Michele Centola redazione.org

San Marco in Lamis, giovedì 18 giugno 2026 -  In un clima politico sempre più acceso, dove le notizie di cronaca giudiziaria rimbalzano rapide sui social e amplificano le tensioni, il Circolo del Partito Democratico di San Marco in Lamis ha deciso di uscire allo scoperto con una presa di posizione pubblica e senza ambiguità. Al centro della questione ci sono le vicende giudiziarie che coinvolgono il sindaco Michele Merla e altri funzionari pubblici del territorio, su cui nelle ultime settimane si è abbattuta una pioggia di commenti, illazioni e giudizi sommari.

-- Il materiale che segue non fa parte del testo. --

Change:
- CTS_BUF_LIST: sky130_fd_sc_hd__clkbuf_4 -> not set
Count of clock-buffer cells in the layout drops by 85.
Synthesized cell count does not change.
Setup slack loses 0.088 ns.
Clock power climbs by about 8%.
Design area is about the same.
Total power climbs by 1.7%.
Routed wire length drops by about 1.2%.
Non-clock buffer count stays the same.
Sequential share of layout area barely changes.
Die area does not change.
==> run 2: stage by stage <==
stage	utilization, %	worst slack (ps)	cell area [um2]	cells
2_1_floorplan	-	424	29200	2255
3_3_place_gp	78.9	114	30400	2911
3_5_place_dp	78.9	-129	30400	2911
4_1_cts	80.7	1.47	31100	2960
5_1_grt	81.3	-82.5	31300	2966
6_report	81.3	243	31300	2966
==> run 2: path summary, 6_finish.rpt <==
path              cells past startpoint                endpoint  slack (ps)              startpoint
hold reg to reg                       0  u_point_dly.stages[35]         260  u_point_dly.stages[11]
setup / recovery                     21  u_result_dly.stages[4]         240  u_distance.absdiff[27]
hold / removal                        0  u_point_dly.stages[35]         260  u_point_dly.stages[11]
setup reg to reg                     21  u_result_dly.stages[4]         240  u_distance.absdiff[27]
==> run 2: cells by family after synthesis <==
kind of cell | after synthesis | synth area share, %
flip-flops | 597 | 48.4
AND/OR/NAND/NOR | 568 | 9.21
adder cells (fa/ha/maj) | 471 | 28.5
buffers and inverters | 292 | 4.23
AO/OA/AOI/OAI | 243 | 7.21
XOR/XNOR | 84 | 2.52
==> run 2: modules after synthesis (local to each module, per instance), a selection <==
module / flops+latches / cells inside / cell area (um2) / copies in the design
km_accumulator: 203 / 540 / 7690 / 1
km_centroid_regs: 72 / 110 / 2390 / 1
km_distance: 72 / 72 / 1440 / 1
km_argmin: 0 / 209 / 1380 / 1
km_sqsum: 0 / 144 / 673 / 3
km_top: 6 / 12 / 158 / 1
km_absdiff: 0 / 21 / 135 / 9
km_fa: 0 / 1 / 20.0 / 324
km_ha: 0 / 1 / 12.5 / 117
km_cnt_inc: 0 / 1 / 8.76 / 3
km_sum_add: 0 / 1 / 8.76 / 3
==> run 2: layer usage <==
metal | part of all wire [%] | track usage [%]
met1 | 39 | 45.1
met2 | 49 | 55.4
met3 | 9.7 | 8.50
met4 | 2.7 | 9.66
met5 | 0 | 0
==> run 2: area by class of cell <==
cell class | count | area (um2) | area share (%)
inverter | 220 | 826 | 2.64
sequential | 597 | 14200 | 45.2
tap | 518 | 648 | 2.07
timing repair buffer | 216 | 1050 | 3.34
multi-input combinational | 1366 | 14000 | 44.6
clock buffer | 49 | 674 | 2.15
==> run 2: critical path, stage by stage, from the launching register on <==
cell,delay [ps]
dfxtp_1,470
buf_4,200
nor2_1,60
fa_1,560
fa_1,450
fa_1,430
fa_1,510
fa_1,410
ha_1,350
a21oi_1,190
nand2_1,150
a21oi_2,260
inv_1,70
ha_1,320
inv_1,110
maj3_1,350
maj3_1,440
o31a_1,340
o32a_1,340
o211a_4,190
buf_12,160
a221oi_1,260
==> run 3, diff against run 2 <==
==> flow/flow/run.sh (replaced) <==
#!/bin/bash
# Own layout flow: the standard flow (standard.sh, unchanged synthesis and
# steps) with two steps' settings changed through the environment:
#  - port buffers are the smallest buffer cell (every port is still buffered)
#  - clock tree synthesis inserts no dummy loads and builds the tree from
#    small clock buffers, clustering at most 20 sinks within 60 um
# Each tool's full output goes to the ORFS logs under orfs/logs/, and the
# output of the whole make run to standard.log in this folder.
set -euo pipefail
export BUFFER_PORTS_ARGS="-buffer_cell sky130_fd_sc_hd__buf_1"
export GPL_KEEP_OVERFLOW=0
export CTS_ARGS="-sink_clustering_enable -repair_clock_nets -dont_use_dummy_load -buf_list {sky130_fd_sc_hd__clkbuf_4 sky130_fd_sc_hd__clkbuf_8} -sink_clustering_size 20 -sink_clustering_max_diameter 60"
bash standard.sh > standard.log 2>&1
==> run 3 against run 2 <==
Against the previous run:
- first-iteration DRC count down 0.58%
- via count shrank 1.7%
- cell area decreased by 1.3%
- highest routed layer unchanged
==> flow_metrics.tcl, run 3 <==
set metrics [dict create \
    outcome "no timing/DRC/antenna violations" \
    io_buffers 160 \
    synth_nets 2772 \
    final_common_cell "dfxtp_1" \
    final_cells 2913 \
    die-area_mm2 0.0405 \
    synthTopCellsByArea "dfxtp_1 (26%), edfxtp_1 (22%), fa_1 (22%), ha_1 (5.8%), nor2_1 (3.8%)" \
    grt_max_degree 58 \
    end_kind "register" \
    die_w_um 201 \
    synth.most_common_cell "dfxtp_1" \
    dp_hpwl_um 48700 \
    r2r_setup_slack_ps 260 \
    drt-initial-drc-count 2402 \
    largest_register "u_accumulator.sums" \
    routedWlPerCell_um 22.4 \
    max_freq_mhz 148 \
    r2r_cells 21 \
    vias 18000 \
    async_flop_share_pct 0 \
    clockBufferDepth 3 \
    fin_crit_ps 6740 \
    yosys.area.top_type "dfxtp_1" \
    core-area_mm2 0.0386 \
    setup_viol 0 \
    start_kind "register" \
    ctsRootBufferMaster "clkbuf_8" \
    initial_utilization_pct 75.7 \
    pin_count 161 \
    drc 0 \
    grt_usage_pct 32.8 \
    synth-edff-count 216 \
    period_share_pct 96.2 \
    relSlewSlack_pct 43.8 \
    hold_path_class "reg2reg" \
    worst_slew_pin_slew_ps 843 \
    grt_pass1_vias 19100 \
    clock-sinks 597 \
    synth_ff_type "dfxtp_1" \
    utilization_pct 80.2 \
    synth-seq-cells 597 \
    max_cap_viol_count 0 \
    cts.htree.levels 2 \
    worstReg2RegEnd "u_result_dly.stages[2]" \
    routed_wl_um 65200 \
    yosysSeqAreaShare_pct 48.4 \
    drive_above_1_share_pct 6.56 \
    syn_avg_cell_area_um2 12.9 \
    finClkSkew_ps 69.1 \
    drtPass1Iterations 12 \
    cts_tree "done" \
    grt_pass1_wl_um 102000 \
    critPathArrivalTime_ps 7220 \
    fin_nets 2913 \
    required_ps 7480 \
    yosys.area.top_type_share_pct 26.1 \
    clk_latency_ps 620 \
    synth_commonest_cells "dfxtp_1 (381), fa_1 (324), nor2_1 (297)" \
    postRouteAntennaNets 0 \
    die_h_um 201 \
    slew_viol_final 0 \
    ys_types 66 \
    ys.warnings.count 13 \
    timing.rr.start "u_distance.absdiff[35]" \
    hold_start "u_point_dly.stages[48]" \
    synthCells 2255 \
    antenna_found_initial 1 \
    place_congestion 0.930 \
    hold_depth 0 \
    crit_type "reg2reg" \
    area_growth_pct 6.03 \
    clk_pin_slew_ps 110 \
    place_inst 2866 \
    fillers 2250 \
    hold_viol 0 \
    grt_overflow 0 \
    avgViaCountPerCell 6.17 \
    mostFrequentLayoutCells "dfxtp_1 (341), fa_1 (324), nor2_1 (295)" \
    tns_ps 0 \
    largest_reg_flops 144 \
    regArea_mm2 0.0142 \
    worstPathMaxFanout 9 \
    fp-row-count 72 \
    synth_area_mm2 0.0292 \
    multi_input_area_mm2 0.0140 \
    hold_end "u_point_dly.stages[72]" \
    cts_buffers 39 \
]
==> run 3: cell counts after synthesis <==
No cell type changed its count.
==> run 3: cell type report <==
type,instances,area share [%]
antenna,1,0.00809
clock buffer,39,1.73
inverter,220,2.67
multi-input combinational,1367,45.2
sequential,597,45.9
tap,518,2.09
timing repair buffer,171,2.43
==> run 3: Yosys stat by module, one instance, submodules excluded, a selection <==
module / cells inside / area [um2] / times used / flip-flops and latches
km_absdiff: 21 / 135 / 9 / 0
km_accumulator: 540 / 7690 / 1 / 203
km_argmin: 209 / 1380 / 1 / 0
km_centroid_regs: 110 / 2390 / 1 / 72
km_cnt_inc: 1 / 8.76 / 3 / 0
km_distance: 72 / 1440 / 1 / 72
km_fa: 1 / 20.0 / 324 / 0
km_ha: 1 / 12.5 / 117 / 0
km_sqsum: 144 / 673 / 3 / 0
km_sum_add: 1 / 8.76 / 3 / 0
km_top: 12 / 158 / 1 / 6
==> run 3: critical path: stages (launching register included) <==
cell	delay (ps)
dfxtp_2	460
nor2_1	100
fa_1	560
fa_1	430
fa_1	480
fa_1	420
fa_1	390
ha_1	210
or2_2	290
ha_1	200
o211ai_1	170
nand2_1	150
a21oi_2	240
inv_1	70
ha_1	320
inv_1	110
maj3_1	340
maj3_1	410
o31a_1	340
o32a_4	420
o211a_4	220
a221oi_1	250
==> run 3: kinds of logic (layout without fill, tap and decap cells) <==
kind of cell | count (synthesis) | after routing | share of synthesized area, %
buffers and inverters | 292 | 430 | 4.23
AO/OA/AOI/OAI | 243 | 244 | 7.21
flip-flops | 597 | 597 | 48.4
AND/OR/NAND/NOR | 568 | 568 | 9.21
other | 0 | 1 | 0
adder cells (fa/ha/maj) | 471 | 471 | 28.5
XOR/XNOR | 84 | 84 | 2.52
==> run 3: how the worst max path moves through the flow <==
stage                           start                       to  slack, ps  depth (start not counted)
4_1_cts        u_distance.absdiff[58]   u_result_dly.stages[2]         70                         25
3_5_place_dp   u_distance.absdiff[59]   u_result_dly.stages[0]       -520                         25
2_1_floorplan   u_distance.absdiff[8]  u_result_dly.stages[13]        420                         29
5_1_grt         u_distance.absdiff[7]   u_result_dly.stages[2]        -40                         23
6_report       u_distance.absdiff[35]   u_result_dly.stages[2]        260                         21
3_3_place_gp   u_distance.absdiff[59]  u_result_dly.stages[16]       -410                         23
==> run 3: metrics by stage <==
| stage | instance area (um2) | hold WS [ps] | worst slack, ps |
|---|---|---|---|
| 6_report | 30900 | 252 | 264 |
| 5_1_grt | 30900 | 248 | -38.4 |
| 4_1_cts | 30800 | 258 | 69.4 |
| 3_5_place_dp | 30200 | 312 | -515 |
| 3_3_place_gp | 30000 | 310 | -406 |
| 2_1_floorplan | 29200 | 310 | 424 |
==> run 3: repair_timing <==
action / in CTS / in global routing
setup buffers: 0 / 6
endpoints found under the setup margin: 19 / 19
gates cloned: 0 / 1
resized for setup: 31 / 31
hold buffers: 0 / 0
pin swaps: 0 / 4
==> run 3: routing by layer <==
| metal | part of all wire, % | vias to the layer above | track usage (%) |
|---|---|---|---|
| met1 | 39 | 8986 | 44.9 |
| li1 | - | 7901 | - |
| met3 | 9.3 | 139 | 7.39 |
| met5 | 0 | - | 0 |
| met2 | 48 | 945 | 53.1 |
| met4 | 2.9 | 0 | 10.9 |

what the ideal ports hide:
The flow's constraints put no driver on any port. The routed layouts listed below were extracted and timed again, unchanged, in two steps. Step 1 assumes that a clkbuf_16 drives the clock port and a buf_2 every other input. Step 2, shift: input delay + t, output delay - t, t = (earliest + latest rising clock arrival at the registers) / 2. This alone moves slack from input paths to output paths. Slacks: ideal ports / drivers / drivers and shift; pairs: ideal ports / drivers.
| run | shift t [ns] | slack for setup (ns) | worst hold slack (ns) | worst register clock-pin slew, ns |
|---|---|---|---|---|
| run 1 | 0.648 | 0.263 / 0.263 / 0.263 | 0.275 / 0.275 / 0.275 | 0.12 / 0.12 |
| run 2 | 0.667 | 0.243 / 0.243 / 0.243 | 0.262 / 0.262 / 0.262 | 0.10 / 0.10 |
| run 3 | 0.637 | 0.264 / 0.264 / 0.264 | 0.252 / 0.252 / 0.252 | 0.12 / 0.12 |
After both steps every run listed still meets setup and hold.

Il comunicato diramato dai dem sanmarchesi muove da un presupposto giuridico elementare, spesso dimenticato nel clamore dell’informazione digitale: in Italia, una persona è innocente fino alla pronuncia definitiva di un tribunale al termine dei tre gradi di giudizio previsti dall’ordinamento. Essere iscritti nel registro degli indagati, o finire nel mirino di un procedimento penale, non equivale in alcun modo a una sentenza di colpevolezza. Il Circolo PD lo ribadisce con fermezza, ricordando a tutti media, social e opinione pubblica che il principio costituzionale della presunzione di innocenza non è una clausola di stile, ma un pilastro irrinunciabile dello Stato di diritto.

Il partito di via Garibaldi affermano di credere nella magistratura in modo costante e non selettivo non solo quando le sue decisioni tornano comode sottolineando che la giustizia avrà il suo naturale decorso. Nessuna interferenza, nessuna pressione: il sindaco Michele Merla, secondo il Partito, avrà tutto il tempo e le opportunità necessarie per chiarire la propria posizione nelle sedi competenti, nella piena trasparenza e serenità che un procedimento regolare garantisce a chiunque. Nella nota ufficiale non mancano toni decisi nei confronti di chi, approfittando dell’eco mediatica attorno alle vicende giudiziarie, si è lanciato in attacchi scomposti e privi di fondamento documentale.

Il Circolo locale definisce queste figure come alimentatori di odio e discredito gratuito, soggetti che diffondono veleno senza aver letto atti, senza conoscere le carte processuali, e che usano i social come cassa di risonanza per demolire reputazioni ancora sotto la tutela della legge. Una deriva che i dem sanmarchesi intendono combattere con la stessa determinazione con cui difendono i valori democratici. Il comunicato si chiude con un messaggio politico netto: ciò che è stato costruito in questi anni dall’amministrazione comunale guidata da Michele Merla non può essere cancellato dalla foga di chi vorrebbe trasformare ogni atto giudiziario in un processo mediatico.

Il Partito Democratico di San Marco in Lamis riafferma il proprio sostegno al sindaco, ribadendo la fiducia nel suo operato e annunciando che proseguirà il proprio impegno politico a testa alta, senza cedere alle provocazioni di chi mescola demagogia e populismo nella speranza di capitalizzare politicamente la situazione. Una vicenda, quella che ruota attorno al primo cittadino di San Marco in Lamis, che riflette dinamiche ormai diffuse in tutto il Paese: la difficoltà di separare il piano giudiziario da quello politico, e la tendenza a trasformare ogni indagine in una ghigliottina reputazionale. Il Circolo PD prova a invertire questa rotta, riportando il dibattito nei binari della razionalità e del rispetto delle regole.